Exercise directions:
Retype, exactly as they appear below, the lines between the line holding "pop4 = 3'd1;" and the line holding "a0 = ^v[3:0];", both ends included.

Information given:

Source: an optimization exercise on an open RTL-to-GDS flow (aim: small area, a short achievable clock period and few clock cycles). Production flows keep margins and buffers that such runs may drop.
Only simulation tests tie the RTL to the original design; equivalence was not proved.
Power is estimated from default activity; no workload was simulated.

Setup of 11-10:
// naas_dma
module naas_dma (
    input  logic                            clk,
    input  logic                            arst_n,
    input  logic [naas_dma_pkg::DATA_W-1:0] s_axis_tdata,
    input  logic [naas_dma_pkg::STRB_W-1:0] s_axis_tstrb,
    input  logic                            s_axis_tvalid,
    input  logic                            s_axis_tlast,
    output logic                            s_axis_tready,
    output logic [naas_dma_pkg::DATA_W-1:0] host_tdata,
    output logic                            host_tvalid,
    output logic                            host_tlast,
    input  logic                            host_tready
);
Size in the first run: about 3900 cells after synthesis, ~2300 flip-flops, about 140 I/O pins, about 60000 um^2 of cells after synthesis.
clock: 5.5 ns
lec_check: 0
cap_margin: 20
core_margin: 2
core_utilization: 40
cts_cluster_diameter: 120
cts_cluster_size: 25
setup_slack_margin: 3.0
slew_margin: 20
synth_memory_max_bits: 8192
run.sh (not shown) runs the stock make flow with config.mk's settings and CLKGATE_MAP_FILE= SYNTH_SCRIPT=/design/flow/synth_recipe.tcl, a recipe that flattens the netlist after the stock synthesis.
11-10 has completed all stages; timing, DRC and antenna checks passed.
Testbench counts of 11-10, summed over its fixed seeds: cycles 7,795.
Setup changes, 11-10 to 08-25
--- a/flow/design.v
+++ b/flow/design.v
@@ -44,35 +44,42 @@
             rmask[i] = 1'b1;
     endfunction
     localparam logic [N-1:0] RMASK = rmask();
     function automatic logic [PW-1:0] step(input logic [PW-1:0] p);
         step = (p == PW'(N - 1)) ? '0 : p + 1'b1;
     endfunction
     function automatic logic at_tap(input logic [PW-1:0] p);
         at_tap = 1'b0;
         for (int q = 1; q < N; q += S)
             if (p == PW'(q - 1))
                 at_tap = 1'b1;
     endfunction
+    function automatic logic [2:0] pop4(input logic [3:0] v);
+        case (v)
+            4'h0:                                     pop4 = 3'd0;
+            4'h1, 4'h2, 4'h4, 4'h8:                   pop4 = 3'd1;
+            4'h3, 4'h5, 4'h6, 4'h9, 4'ha, 4'hc:       pop4 = 3'd2;
+            4'h7, 4'hb, 4'hd, 4'he:                   pop4 = 3'd3;
+            default:                                  pop4 = 3'd4;
+        endcase
+    endfunction
     function automatic logic [3:0] pop8(input logic [7:0] v);
-        logic a0, a1, a2, b0, b1, b2, c0, c1;
-        a0 = ^v[3:0];
-        b0 = ^v[7:4];
-        a2 = &v[3:0];
-        b2 = &v[7:4];
-        a1 = ((v[0] & v[1]) | (v[2] & v[3]) | ((v[0] | v[1]) & (v[2] | v[3]))) & !a2;
-        b1 = ((v[4] & v[5]) | (v[6] & v[7]) | ((v[4] | v[5]) & (v[6] | v[7]))) & !b2;
-        c0 = a0 & b0;
-        c1 = (a1 & b1) | ((a1 | b1) & c0);
-        pop8 = {a2 & b2, a2 ^ b2 ^ c1, a1 ^ b1 ^ c0, a0 ^ b0};
+        logic [2:0] a, b;
+        a = pop4(v[3:0]);
+        b = pop4(v[7:4]);
+        pop8 = '0;
+        for (int i = 0; i <= 4; i++)
+            for (int j = 0; j <= 4; j++)
+                if (a == 3'(i) && b == 3'(j))
+                    pop8 = 4'(i + j);
     endfunction
     logic [63:0]   ring [0:N-1];
     logic [PW-1:0] tpos;                 
     logic [N-1:0]  rsel;                 
     logic          hrd;                  
     logic [CW-1:0] cnt;                  
     logic [CW-1:0] cnt_up, cnt_dn;       
     logic          c0, c1, cn1, cn;      
     logic          tready_q;
     logic [4:0]    ibeats;               
     logic [4:0]    d_bm1 [0:D-1];        
     logic [3:0]    d_pc  [0:D-1];        
Results
08-25 ended with more post-synthesis instance area than 11-10.
[compare] base=11-10 new=08-25: count of vias placed by the detailed router increased about 2.7%, met1 routed wirelength after detailed routing increased about 1.4%, post-synthesis sequential area ratio down 0.68 points.
11-10 ended up with fewer cell instances than 08-25 did.
Summary of 08-25 over 11-10: share of synthesized cell area in and, or, nand and nor gates went up 0.99 points, cell area shows an increase of 0.72%, part of the power in combinational logic now sits higher.
Between 08-25 and 11-10, the register-to-register slack is lower for 11-10.
Compared 08-25 against 11-10; area growth from synthesis to layout within noise.
Of 08-25 and 11-10, the run reporting the higher die area was 08-25.
When the final numbers for 08-25 and 11-10 were put side by side, the average cell area after synthesis turned out to be smaller in 08-25.
Summary — per-cell via count in the routed design, 08-25 relative to 11-10: higher, by 1.5%.
Testbench counts of 08-25, summed over its fixed seeds: cycles 7,795.

afterwards: timing with drivers on the ports:
No port has a modelled driver above. Below, the same layouts with a new extraction and two added sets of constraints.
Step 1 sets driving cells, clkbuf_16 on the clock port and buf_2 on the other inputs (assumed; they add their load-dependent delay and slew).
Step 2 moves the port delays by t, midway between the first and last clock arrival at a register: inputs arrive t later, outputs are due t later. That takes back most of the time a late clock gives input paths.
Slacks: ideal ports / drivers / drivers and shift; pairs: ideal ports / drivers.
| run | t (ns) | slack for setup (ns) | worst hold slack (ns) |
|---|---|---|---|
| 11-10 | 0.798 | 2.932 / 2.861 / 2.249 | 0.311 / 0.311 / 0.311 |
| 08-25 | 0.799 | 2.937 / 2.867 / 2.276 | 0.303 / 0.303 / 0.303 |
After both steps every run listed still meets setup and hold. The setup slack of 11-10, which loses most, moves by -0.071 ns with the drivers and by -0.683 ns with both steps.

Reply:
+            4'h1, 4'h2, 4'h4, 4'h8:                   pop4 = 3'd1;
+            4'h3, 4'h5, 4'h6, 4'h9, 4'ha, 4'hc:       pop4 = 3'd2;
+            4'h7, 4'hb, 4'hd, 4'he:                   pop4 = 3'd3;
+            default:                                  pop4 = 3'd4;
+        endcase
+    endfunction
     function automatic logic [3:0] pop8(input logic [7:0] v);
-        logic a0, a1, a2, b0, b1, b2, c0, c1;
-        a0 = ^v[3:0];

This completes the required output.